Last year, I made an application in Java using PDFBox to get the raw text in some PDF files and I need to port that application to C++ now.
I wanted to know what was the best C++ alternative to accomplish what I need.
I'll give an example in case it helps:
With PDFBox, using that file, each line read on page 2 and most of page 3 would output all the data of a line, separated by a space instead of keeping it in a grid like it is now.
So the first relevant line in page 2 would look like this:
FB 847 - Tremblay, Gérard 179,63 56 16167 90 268 s27 p3 669 s14 199 223 193 615
or something like that since there are minor changes in the order they appear, but I don't care about that as long as similar lines output the same since I just parse them and put the values I need in different variables.

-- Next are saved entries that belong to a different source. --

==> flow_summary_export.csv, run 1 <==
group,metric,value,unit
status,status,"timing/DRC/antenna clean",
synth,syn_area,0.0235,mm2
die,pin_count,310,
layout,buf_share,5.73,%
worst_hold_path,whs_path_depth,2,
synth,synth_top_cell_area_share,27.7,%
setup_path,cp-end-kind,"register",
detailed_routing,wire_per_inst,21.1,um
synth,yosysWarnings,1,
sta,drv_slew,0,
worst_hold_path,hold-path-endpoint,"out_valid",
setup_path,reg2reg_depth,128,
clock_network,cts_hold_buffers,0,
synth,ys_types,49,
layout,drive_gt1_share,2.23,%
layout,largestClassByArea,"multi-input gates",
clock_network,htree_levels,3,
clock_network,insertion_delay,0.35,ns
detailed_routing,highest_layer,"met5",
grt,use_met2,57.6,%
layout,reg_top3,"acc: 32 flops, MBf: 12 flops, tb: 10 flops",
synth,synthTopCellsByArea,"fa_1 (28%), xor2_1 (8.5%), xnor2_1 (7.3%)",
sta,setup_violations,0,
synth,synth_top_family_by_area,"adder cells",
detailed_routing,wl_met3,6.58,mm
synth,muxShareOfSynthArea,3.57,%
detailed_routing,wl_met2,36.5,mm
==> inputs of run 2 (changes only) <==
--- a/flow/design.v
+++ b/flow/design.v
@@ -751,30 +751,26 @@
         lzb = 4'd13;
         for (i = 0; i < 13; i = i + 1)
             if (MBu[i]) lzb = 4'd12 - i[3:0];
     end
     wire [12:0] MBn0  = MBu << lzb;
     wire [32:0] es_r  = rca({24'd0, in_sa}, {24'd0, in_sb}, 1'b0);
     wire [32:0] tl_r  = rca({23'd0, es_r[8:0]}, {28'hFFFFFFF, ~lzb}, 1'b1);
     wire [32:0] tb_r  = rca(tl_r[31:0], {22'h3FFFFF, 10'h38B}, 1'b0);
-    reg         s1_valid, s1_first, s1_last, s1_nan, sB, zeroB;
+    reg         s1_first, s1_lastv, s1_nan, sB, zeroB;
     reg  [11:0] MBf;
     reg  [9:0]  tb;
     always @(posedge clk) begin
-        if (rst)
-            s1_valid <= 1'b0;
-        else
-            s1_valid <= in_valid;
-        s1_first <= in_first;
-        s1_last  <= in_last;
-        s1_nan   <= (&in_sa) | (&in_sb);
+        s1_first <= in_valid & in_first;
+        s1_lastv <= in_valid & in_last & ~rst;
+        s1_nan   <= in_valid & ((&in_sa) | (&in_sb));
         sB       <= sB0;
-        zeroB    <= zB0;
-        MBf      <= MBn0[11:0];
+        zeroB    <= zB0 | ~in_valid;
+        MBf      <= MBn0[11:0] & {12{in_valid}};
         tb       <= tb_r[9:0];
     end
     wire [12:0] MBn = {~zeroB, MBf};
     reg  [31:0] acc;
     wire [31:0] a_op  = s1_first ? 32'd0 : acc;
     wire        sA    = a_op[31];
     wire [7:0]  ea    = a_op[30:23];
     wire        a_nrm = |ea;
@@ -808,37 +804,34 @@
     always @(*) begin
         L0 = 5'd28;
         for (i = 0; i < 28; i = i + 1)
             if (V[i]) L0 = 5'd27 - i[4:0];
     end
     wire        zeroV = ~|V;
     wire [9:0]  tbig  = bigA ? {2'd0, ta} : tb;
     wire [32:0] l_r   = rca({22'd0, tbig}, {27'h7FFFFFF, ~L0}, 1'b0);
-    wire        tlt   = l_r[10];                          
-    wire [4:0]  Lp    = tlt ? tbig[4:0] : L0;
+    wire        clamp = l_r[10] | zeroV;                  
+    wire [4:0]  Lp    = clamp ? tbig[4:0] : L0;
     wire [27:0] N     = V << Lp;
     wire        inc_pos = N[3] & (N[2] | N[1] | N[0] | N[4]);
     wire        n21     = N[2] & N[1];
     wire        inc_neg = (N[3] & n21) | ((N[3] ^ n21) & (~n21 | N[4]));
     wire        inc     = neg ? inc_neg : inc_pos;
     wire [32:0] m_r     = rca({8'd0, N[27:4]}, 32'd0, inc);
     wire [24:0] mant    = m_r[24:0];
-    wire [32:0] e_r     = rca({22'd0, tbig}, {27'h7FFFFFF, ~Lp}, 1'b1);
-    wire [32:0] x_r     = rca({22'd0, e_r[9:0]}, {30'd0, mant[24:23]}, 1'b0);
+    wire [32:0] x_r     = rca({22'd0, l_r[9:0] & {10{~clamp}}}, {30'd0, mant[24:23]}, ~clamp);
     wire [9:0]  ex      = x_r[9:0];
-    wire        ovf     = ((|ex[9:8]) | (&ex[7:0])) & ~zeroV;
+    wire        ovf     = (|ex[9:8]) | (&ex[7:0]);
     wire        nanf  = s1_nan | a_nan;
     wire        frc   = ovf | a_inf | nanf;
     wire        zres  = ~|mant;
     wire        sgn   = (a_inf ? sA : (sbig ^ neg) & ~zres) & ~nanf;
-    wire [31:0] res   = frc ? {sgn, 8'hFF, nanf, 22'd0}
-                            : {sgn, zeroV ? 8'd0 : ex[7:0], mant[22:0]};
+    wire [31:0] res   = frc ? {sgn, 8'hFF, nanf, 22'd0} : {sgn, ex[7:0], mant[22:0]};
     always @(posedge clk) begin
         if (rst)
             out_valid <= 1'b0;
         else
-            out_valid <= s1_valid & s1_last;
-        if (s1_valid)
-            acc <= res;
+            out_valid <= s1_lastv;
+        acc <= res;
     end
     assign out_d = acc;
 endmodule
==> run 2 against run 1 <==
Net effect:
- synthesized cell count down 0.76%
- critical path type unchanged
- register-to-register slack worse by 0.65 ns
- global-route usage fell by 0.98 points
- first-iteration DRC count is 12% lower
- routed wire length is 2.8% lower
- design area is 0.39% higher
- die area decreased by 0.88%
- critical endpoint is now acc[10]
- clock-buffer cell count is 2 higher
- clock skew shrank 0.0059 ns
This is an optimization exercise on Yosys and OpenROAD, whose aim is small area, a short achievable clock period and few clock cycles per item, not a production implementation.
Function was checked by simulation only, so behaviour that the tests miss may differ from the original.

==> inputs of run A <==
## q31_law
module q31_law (
    input  wire        clk,
    input  wire        rst,           
    input  wire        cfg_we,
    input  wire [4:0]  cfg_addr,
    input  wire [31:0] cfg_value,
    input  wire [4:0]  cfg_shift,
    input  wire        clr,
    input  wire        start,
    input  wire [31:0] sp,
    input  wire [31:0] fb,
    input  wire [31:0] ff,
    output wire        ready,
    output reg         done,
    output reg  [31:0] u
);
    function [31:0] sat50;
        input [49:0] x;
        begin
            if (x[49:31] == {19{1'b0}} || x[49:31] == {19{1'b1}})
                sat50 = x[31:0];
            else
                sat50 = x[49] ? 32'h8000_0000 : 32'h7fff_ffff;
        end
    endfunction
    function [31:0] sat33;
        input [32:0] x;
        begin
            if (x[32] == x[31])
                sat33 = x[31:0];
            else
                sat33 = x[32] ? 32'h8000_0000 : 32'h7fff_ffff;
        end
    endfunction
    function [49:0] sx32;
        input [31:0] x;
        begin
            sx32 = {{18{x[31]}}, x};
        end
    endfunction
    reg [31:0] coef_val   [0:15];    
    reg [15:0] coef_ok;
    reg [4:0]  coef_shift [0:15];
    reg [1:0]  law_struct;
    reg [1:0]  law_secs;
    wire [1:0] last_sec = (law_secs == 2'd0) ? 2'd0 : law_secs - 2'd1;
    wire [3:0]  lim_idx = (law_struct == 2'd1) ? 4'd3 : (law_struct == 2'd3) ? 4'd0 : 4'd2;
    wire [31:0] lim = coef_ok[lim_idx] ? coef_val[lim_idx] : 32'd0;
    reg  [31:0] lhi_r, llo_r;
    reg         lhi_lt, llo_gt;       
    always @(posedge clk) begin
        lhi_r  <= lim[31] ? 32'h7fff_ffff : lim;
        llo_r  <= lim[31] ? 32'h8000_0000 : -lim;
        lhi_lt <= (lim < 32'h7fff_ffff);
        llo_gt <= (lim < 32'h8000_0000);
    end
    wire [49:0] lhi = sx32(lhi_r);
    wire [49:0] llo = sx32(llo_r);
    function [31:0] clampf;
        input [49:0] z;
        input [49:0] hi;
        input [49:0] lo;
        begin
            if ($signed(z) > $signed(hi))
                clampf = hi[31:0];
            else if ($signed(z) < $signed(lo))
  ...
==> flow/config.mk <==
export PLATFORM = sky130hd
export DESIGN_NAME = q31_law
export DESIGN_NICKNAME = q31_law
export VERILOG_FILES = /design/flow/design.v
export SDC_FILE = /design/flow/constraint.sdc
export NUM_CORES = 4
export LEC_CHECK = 0
export CAP_MARGIN = 20
export CORE_MARGIN = 2
export CORE_UTILIZATION = 30
export PLACE_DENSITY = 0.5
export SLEW_MARGIN = 20
==> flow/constraint.sdc <==
create_clock -name core_clock -period 25.0 [get_ports {clk}]
set_input_delay 5.0000 -clock core_clock [delete_from_list [all_inputs] [get_ports {clk}]]
set_output_delay 5.0000 -clock core_clock [all_outputs]
set_load 0.01 [all_outputs]
run.sh (not shown) runs the stock make flow with config.mk's settings and CLKGATE_MAP_FILE= SYNTH_SCRIPT=/design/flow/synth_recipe.tcl, a recipe that flattens the netlist after the stock synthesis.
==> run Z (differences from run A) <==
--- a/flow/design.v
+++ b/flow/design.v
@@ -70,25 +70,23 @@
         end
     endfunction
     wire law0 = (law_struct == 2'd0);
     wire law1 = (law_struct == 2'd1);
     wire law2 = (law_struct == 2'd2);
     wire law3 = (law_struct == 2'd3);
     reg [31:0] S [0:7];           
     reg        nv;                
-    reg        nv_old;            
     reg        busy;              
     reg [3:0]  j;                 
     reg [1:0]  m;                 
     reg [2:0]  k;                 
     reg        pend;              
     reg        fin;               
     reg        fin2;              
-    reg        fin3;              
     reg        e2_v;              
     reg        e2_pend;
     reg        e2_fin;
     reg [31:0] sp_n, fb_n, ff_n;  
     reg [31:0] e_r, sp_r, ff_r;   
     reg [49:0] acc, acc2, acc3;
     reg [31:0] cr;                
     reg [4:0]  kr;                
@@ -103,34 +101,24 @@
     assign ready = !nv;
     wire [15:0] prod_hi = ph_a + ph_b + {15'd0, pc};
     wire signed [48:0] qsh = $signed({prod_hi, pl}) >>> kr2;
     wire [49:0] tq  = {{2{qsh[48]}}, qsh[48:1]};
     wire        trb = qsh[0];
     wire [31:0] i_cl  = clampf(acc3, lhi, llo);
     wire [31:0] i_now = pend ? i_cl : S[0];
     reg  [49:0] ipf;
-    reg  [32:0] negd;             
-    always @(posedge clk)
-        negd <= -{S[1][31], S[1]};
-    wire        i_hi   = $signed(acc3) > $signed(lhi);
-    wire        i_lo   = $signed(acc3) < $signed(llo);
-    wire [32:0] ipf_s0 = {S[0][31], S[0]} + {ff_r[31], ff_r};
-    wire [32:0] ipf_ac = {acc3[31], acc3[31:0]} + {ff_r[31], ff_r};
-    wire [32:0] ipf_hi = {lhi_r[31], lhi_r} + {ff_r[31], ff_r};
-    wire [32:0] ipf_lo = {llo_r[31], llo_r} + {ff_r[31], ff_r};
-    wire [32:0] ipf_n  = !pend ? ipf_s0 : i_hi ? ipf_hi : i_lo ? ipf_lo : ipf_ac;
     reg [49:0] t_add;
     always @* begin
         case (e2_add)
             3'd0:    t_add = 50'd0;
             3'd1:    t_add = acc;
             3'd2:    t_add = ipf;
             3'd3:    t_add = sx32(S[0]);
-            3'd4:    t_add = {{17{negd[32]}}, negd};
+            3'd4:    t_add = -sx32(S[1]);
             3'd5:    t_add = sx32(S[1]);
             default: t_add = acc3;
         endcase
     end
     wire [49:0] t_tq = e2_neg ? ~tq : tq;
     wire [50:0] t_s2 = {t_add, 1'b1} + {t_tq, e2_neg ^ trb};
     wire [49:0] tsum = t_s2[50:1];
     wire [31:0] pv    = sat50(acc);
@@ -140,30 +128,28 @@
     reg  [31:0] pv_r;
     reg         phi_r, plo_r;
     wire [32:0] r_dh  = {lhi_r[31], lhi_r} - {pv_r[31], pv_r};
     wire [32:0] r_dl  = {llo_r[31], llo_r} - {pv_r[31], pv_r};
     wire [31:0] paw   = phi_r ? sat33(r_dh) : plo_r ? sat33(r_dl) : 32'd0;
     wire        skip  = !(p_hi || p_lo);           
     wire [31:0] dn    = sat50(acc2);
     wire [31:0] by    = sat50(acc);
-    wire [31:0] by_s  = S[{last_sec, 1'b0} + 3'd2];                     
-    wire [31:0] bv    = sat33({by_s[31], by_s} + {acc2[31], acc2[31:0]});   
+    wire [31:0] bv    = sat33({by[31], by} + {acc2[31], acc2[31:0]});    
     wire [31:0] bu    = clampf(acc2, lhi, llo);                         
-    wire [3:0] prep_j = law0 ? 4'd2 : law1 ? 4'd6 : 4'd4;
+    wire [3:0] prep_j = law0 ? 4'd2 : law1 ? 4'd7 : 4'd4;
     wire       prep   = busy && !law3 && (j == prep_j);
     wire last = law3 ? (m == last_sec && k == 3'd4)
                      : (j == prep_j + 4'd3 || (prep && skip));
-    wire take = nv && nv_old && (!busy || last);
+    wire take = nv && (!busy || last);
     wire [3:0] nj = j + 4'd1;
     wire [1:0] nm = (k == 3'd4) ? m + 2'd1 : m;
     wire [2:0] nk = (k == 3'd4) ? 3'd0 : k + 3'd1;
     wire       nbusy = take || (busy && !last);
     wire [31:0] e_n = sat33({sp_n[31], sp_n} - {fb_n[31], fb_n});
-    reg  [31:0] e_pre, de_pre;    
     reg [3:0]  lidx;
     reg [31:0] lx;
     always @* begin
         lidx = 4'd0;
         lx   = 32'd0;
         begin
             if (law3) begin
                 case (nk)
@@ -178,111 +164,106 @@
             end else if (law0) begin
                 case (nj)
                     4'd1:    begin lidx = 4'd1; lx = e_r; end
                     4'd4:    begin lidx = 4'd3; lx = paw; end
                     default: ;
                 endcase
             end else if (law1) begin
                 case (nj)
-                    4'd1:    begin lidx = 4'd0; lx = e_r; end
+                    4'd1:    begin lidx = 4'd2; lx = sat33({e_r[31], e_r} - {S[2][31], S[2]}); end
                     4'd2:    begin lidx = 4'd1; lx = e_r; end
-                    4'd3:    begin lidx = 4'd5; lx = dn; end
-                    4'd8:    begin lidx = 4'd4; lx = paw; end
+                    4'd4:    begin lidx = 4'd5; lx = dn; end
+                    4'd9:    begin lidx = 4'd4; lx = paw; end
                     default: ;
                 endcase
             end else begin
                 case (nj)
                     4'd1:    begin lidx = 4'd4; lx = sp_r; end
                     4'd2:    begin lidx = 4'd5; lx = sat33({sp_r[31], sp_r} - {S[3][31], S[3]}); end
                     4'd3:    begin lidx = 4'd1; lx = e_r; end
                     4'd6:    begin lidx = 4'd3; lx = paw; end
                     default: ;
                 endcase
             end
         end
     end
-    wire [3:0]  ci_n = take ? ((law3 || law1) ? 4'd2 : 4'd0) : lidx;
-    wire [31:0] cr_n = (take ? ((law3 || law1) ? coef_val[2]  : coef_val[0])  : coef_val[lidx]) &
+    wire [3:0]  ci_n = take ? (law3 ? 4'd2 : 4'd0) : lidx;
+    wire [31:0] cr_n = (take ? (law3 ? coef_val[2]  : coef_val[0])  : coef_val[lidx]) &
                        {32{coef_ok[ci_n]}};
-    wire [4:0]  ks_n = take ? ((law3 || law1) ? coef_shift[2] : coef_shift[0]) : coef_shift[lidx];
-    wire [31:0] de_n = sat33({e_n[31], e_n} - {S[2][31], S[2]});
-    wire [31:0] x_n  = take ? (law3 ? S[0] : law1 ? de_pre : e_pre) : lx;
+    wire [4:0]  ks_n = take ? (law3 ? coef_shift[2] : coef_shift[0]) : coef_shift[lidx];
+    wire [31:0] x_n  = take ? (law3 ? S[0] : e_n) : lx;
     wire [32:0] x_b  = {x_n, 1'b0};
     reg        iv;
     reg [1:0]  i_dst;
     reg [2:0]  i_add;
     reg        i_neg, i_pend, i_fin;
     always @* begin
         iv = 1'b0; i_dst = 2'd0; i_add = 3'd0; i_neg = 1'b0; i_pend = 1'b0; i_fin = 1'b0;
         if (busy) begin
             if (law3) begin
                 iv    = 1'b1;
                 i_add = (k == 3'd0) ? 3'd0 : 3'd1;
                 i_neg = (k == 3'd2) || (k == 3'd3);
                 i_fin = (m == last_sec && k == 3'd4);
-            end else if (law1) begin
-                case (j)
-                    4'd0: begin iv = 1'b1; i_dst = 2'd1; i_add = 3'd4; end
-                    4'd1: begin iv = 1'b1; i_dst = 2'd0; i_add = 3'd2; end
-                    4'd2: begin iv = 1'b1; i_dst = 2'd2; i_add = 3'd3; end
-                    4'd3: begin iv = 1'b1; i_dst = 2'd1; i_add = 3'd5; end
-                    4'd8: begin iv = 1'b1; i_dst = 2'd2; i_add = 3'd6; i_pend = 1'b1; end
-                    default: ;
-                endcase
             end else if (j == 4'd0) begin
                 iv = 1'b1; i_dst = 2'd0; i_add = 3'd2;
             end else if (law0) begin
                 case (j)
                     4'd1: begin iv = 1'b1; i_dst = 2'd2; i_add = 3'd3; end
                     4'd4: begin iv = 1'b1; i_dst = 2'd2; i_add = 3'd6; i_pend = 1'b1; end
                     default: ;
                 endcase
+            end else if (law1) begin
+                case (j)
+                    4'd1: begin iv = 1'b1; i_dst = 2'd1; i_add = 3'd4; end
+                    4'd2: begin iv = 1'b1; i_dst = 2'd2; i_add = 3'd3; end
+                    4'd4: begin iv = 1'b1; i_dst = 2'd1; i_add = 3'd5; end
+                    4'd9: begin iv = 1'b1; i_dst = 2'd2; i_add = 3'd6; i_pend = 1'b1; end
+                    default: ;
+                endcase
             end else begin
                 case (j)
                     4'd1: begin iv = 1'b1; i_dst = 2'd0; i_add = 3'd1; end
                     4'd2: begin iv = 1'b1; i_dst = 2'd0; i_add = 3'd1; end
                     4'd3: begin iv = 1'b1; i_dst = 2'd2; i_add = 3'd3; end
                     4'd6: begin iv = 1'b1; i_dst = 2'd2; i_add = 3'd6; i_pend = 1'b1; end
                     default: ;
                 endcase
             end
         end
     end
     wire [1:0] fs = last_sec;
     integer n;
     always @(posedge clk) begin
         if (rst) begin
             nv      <= 1'b0;
-            nv_old  <= 1'b0;
             busy    <= 1'b0;
             j       <= 4'd0;
             m       <= 2'd0;
             k       <= 3'd0;
             pend    <= 1'b0;
             fin     <= 1'b0;
             fin2    <= 1'b0;
-            fin3    <= 1'b0;
             done    <= 1'b0;
             e2_v    <= 1'b0;
             e2_pend <= 1'b0;
             e2_fin  <= 1'b0;
             law_struct <= 2'd0;
             law_secs   <= 2'd0;
             coef_ok <= 16'd0;
             for (n = 0; n < 16; n = n + 1)
                 coef_shift[n] <= 5'd0;
             for (n = 0; n < 8; n = n + 1)
                 S[n] <= 32'd0;
         end else begin
             if (start && !nv)
                 nv <= 1'b1;
             else if (take)
                 nv <= 1'b0;
-            nv_old <= nv && !take;
             busy    <= nbusy;
             j       <= take ? 4'd0 : nj;
             m       <= take ? 2'd0 : nm;
             k       <= take ? 3'd0 : nk;
             e2_v    <= iv;
             e2_pend <= iv && i_pend;
             e2_fin  <= iv && i_fin;
             if (cfg_we) begin
@@ -290,42 +271,41 @@
                     coef_ok[cfg_addr[3:0]]    <= 1'b1;
                     coef_shift[cfg_addr[3:0]] <= cfg_shift;
                 end else if (cfg_addr == 5'd16) begin
                     law_struct <= cfg_value[1:0];
                     law_secs   <= cfg_value[3:2];
                 end
             end
             pend <= (e2_v && e2_pend) || (prep && skip);
-            done <= (e2_v && e2_pend) || (prep && skip) || fin3;
+            done <= (e2_v && e2_pend) || (prep && skip) || fin2;
             if (pend)
                 S[0] <= i_cl;
             fin  <= e2_v && e2_fin;
             fin2 <= fin;
-            fin3 <= fin2;
             if (fin) begin
                 S[{fs, 1'b0} + 3'd2] <= by;
                 S[{fs, 1'b0} + 3'd3] <= S[{fs, 1'b0} + 3'd2];
             end
             if (busy) begin
                 if (law3) begin
                     if (k == 3'd1) begin
                         if (m == 2'd0) begin
                             S[0] <= e_r;
                             S[1] <= S[0];
                         end else begin
                             S[{m, 1'b0}]        <= by;
                             S[{m, 1'b0} + 3'd1] <= S[{m, 1'b0}];
                         end
                     end
                 end else begin
-                    if (law1 && j == 4'd5)
+                    if (law1 && j == 4'd6) begin
                         S[1] <= dn;
-                    if (law1 && j == 4'd0)
                         S[2] <= e_r;
+                    end
                     if (law2 && j == 4'd4)
                         S[3] <= sp_r;
                 end
             end
             if (clr) begin
                 pend <= 1'b0;
                 for (n = 0; n < 8; n = n + 1)
                     S[n] <= 32'd0;
@@ -339,20 +319,18 @@
     always @(posedge clk) begin
         if (cfg_we && cfg_addr[4] == 1'b0)
             coef_val[cfg_addr[3:0]] <= cfg_value;
         if (!nv) begin
             sp_n <= sp;
             fb_n <= fb;
             ff_n <= ff;
         end
-        e_pre  <= e_n;
-        de_pre <= de_n;
         if (take) begin
-            e_r  <= e_pre;
+            e_r  <= e_n;
             sp_r <= sp_n;
             ff_r <= ff_n;
         end
         cr     <= cr_n;
         kr     <= 5'd15 - ks_n;
         for (q = 0; q < 16; q = q + 1) begin
             b_one[q] <= x_b[2*q+1] ^ x_b[2*q];
             b_two[q] <= (x_b[2*q+2] & ~x_b[2*q+1] & ~x_b[2*q]) |
@@ -369,31 +347,31 @@
         e2_neg <= i_neg;
         if (e2_v) begin
             case (e2_dst)
                 2'd0:    acc  <= tsum;
                 2'd1:    acc2 <= tsum;
                 default: acc3 <= tsum;
             endcase
         end
-        if (busy && law1 && j == 4'd5)
+        if (busy && law1 && j == 4'd6)
             acc <= acc + sx32(dn);
-        if (busy && law3 && m == 2'd0 && k == 3'd3)
+        if (busy && law3 && m == 2'd0 && k == 3'd2)
             acc2 <= sx32(ff_r);
-        if (fin2)
+        if (fin)
             acc2 <= sx32(bv);
         if (prep) begin
             u     <= pu;
             pv_r  <= pv;
             phi_r <= p_hi;
             plo_r <= p_lo;
         end
         if (busy && !law3 && j == 4'd0)
-            ipf <= {{17{ipf_n[32]}}, ipf_n};
-        if (fin3)
+            ipf <= sx32(i_now) + sx32(ff_r);
+        if (fin2)
             u <= bu;
     end
 endmodule
 module q31_mul_tree (
     input  wire [31:0] a,
     input  wire [15:0] one,    
     input  wire [15:0] two,    
     input  wire [15:0] neg,    
- CORE_UTILIZATION: 30 -> 55
- PLACE_DENSITY: 0.5 -> 0.68
==> qor summary <==
Result of the run: run A finished clean; run Z finished clean
Met3 layer wire length in the routed design: run A 42250 um; run Z 78660 um
Final standard cell utilization of the core: run A 33.79%; run Z 60.37%
Mapped Area: run A 123400 um2; run Z 123000 um2
Number of fillers in the final layout: run A 41520; run Z 18600
Smallest hold slack: run A 0.3266 ns; run Z 0.3270 ns
Worst setup slack for register-to-register paths: run A 15.20 ns; run Z 15.16 ns
Clock Network Area Fraction: run A 4.605%; run Z 4.414%
Pin count of the biggest net entering global routing: run A 207; run Z 139
Sequential area share after synthesis: run A 37.25%; run Z 35.75%
Met1 usage: run A 31.04%; run Z 58.81%
Worst Max-Slew Pin Slew: run A 1.284 ns; run Z 1.361 ns
Global-route met3 utilization: run A 4.615%; run Z 17.98%
Register cell area after layout: run A 46020 um2; run Z 44010 um2
Met2 wire len: run A 242900 um; run Z 222800 um
Layout clock buffer count: run A 243; run Z 231
Starting DRT DRC Count: run A 11730; run Z 18140
Signal buffers share of area: run A 3.173%; run Z 3.163%
Total of flip-flops plus latches after synthesis: run A 1651; run Z 1552
Testbench counts of run A, summed over its fixed seeds: cycles 27,239, steps 4,096.
Testbench counts of run Z, summed over its fixed seeds: cycles 27,777, steps 4,096.

re-timing with driven ports:
The results above use ideal ports. As a check the final layouts listed here were re-extracted and re-timed, cells and wires unchanged. Step 1 sets driving cells, clkbuf_16 on the clock port and buf_2 on the other inputs (assumed; they add their load-dependent delay and slew). Step 2, shift: input delay + t, output delay - t, t = (earliest + latest rising clock arrival at the registers) / 2. This alone moves slack from input paths to output paths. Three values: ideal, step 1, step 2; two values: the first two.
run	shift t [ns]	setup slack, ns	worst hold slack (ns)	worst data-port slew with drivers (ns)
run A	1.000	15.195 / 15.195 / 15.195	0.327 / 0.327 / 0.327	0.31
run Z	0.966	15.158 / 15.158 / 15.158	0.327 / 0.327 / 0.327	0.17
After both steps every run listed still meets setup and hold.
Background: an optimization exercise with open tools, aiming at small area. Do not read the settings as production practice. Only simulation tests tie the RTL to the original design; equivalence was not proved. No activity file was given, so power comes from the tool's default toggle rates.

==> job 5271 <==
==> flow/design.v <==
module gf32_mul (
    input  wire [4:0] a,
    input  wire [4:0] b,
    output wire [4:0] p
);
    wire [8:0] full;
    assign full = ({9{b[0]}} & {4'b0, a})
                ^ ({9{b[1]}} & {3'b0, a, 1'b0})
                ^ ({9{b[2]}} & {2'b0, a, 2'b0})
                ^ ({9{b[3]}} & {1'b0, a, 3'b0})
                ^ ({9{b[4]}} & {a, 4'b0});
    assign p[0] = full[0] ^ full[5] ^ full[8];
    assign p[1] = full[1] ^ full[6];
    assign p[2] = full[2] ^ full[5] ^ full[7] ^ full[8];
    assign p[3] = full[3] ^ full[6] ^ full[8];
    assign p[4] = full[4] ^ full[7];
endmodule
module gf32_inv (
    input  wire [4:0] a,
    output reg  [4:0] y
);
    always @(*) begin
        case (a)
            5'd0:  y = 5'd0;
            5'd1:  y = 5'd1;
            5'd2:  y = 5'd18;
            5'd3:  y = 5'd28;
            5'd4:  y = 5'd9;
            5'd5:  y = 5'd23;
            5'd6:  y = 5'd14;
            5'd7:  y = 5'd12;
            5'd8:  y = 5'd22;
            5'd9:  y = 5'd4;
            5'd10: y = 5'd25;
            5'd11: y = 5'd16;
            5'd12: y = 5'd7;
            5'd13: y = 5'd15;
            5'd14: y = 5'd6;
            5'd15: y = 5'd13;
            5'd16: y = 5'd11;
            5'd17: y = 5'd24;
            5'd18: y = 5'd2;
            5'd19: y = 5'd29;
            5'd20: y = 5'd30;
            5'd21: y = 5'd26;
            5'd22: y = 5'd8;
            5'd23: y = 5'd5;
            5'd24: y = 5'd17;
            5'd25: y = 5'd10;
            5'd26: y = 5'd21;
            5'd27: y = 5'd31;
            5'd28: y = 5'd3;
            5'd29: y = 5'd19;
            5'd30: y = 5'd20;
            default: y = 5'd27;
        endcase
    end
endmodule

So, knowing all of that, is there a library that I can use in a C++ program to get similar results?
Edit: After looking at sacredFaith's link at http://www.codeproject.com/Articles/7056/Code-to-extract-plain-text-from-a-PDF-file and trying it, I'm getting a weird output like such for the example file I mentioned earlier:
The parts I actually need are in the weird characters at the beginning. Using Adobe Acrobat Reader X and using Save As... Text (accessible), I get the following result:
Which is approximately what I get in Java using PDFBox and what I want to get as output in C++.
解决方案
Xpdf is a C++ application/library which includes tools to extract plain text from a PDF file.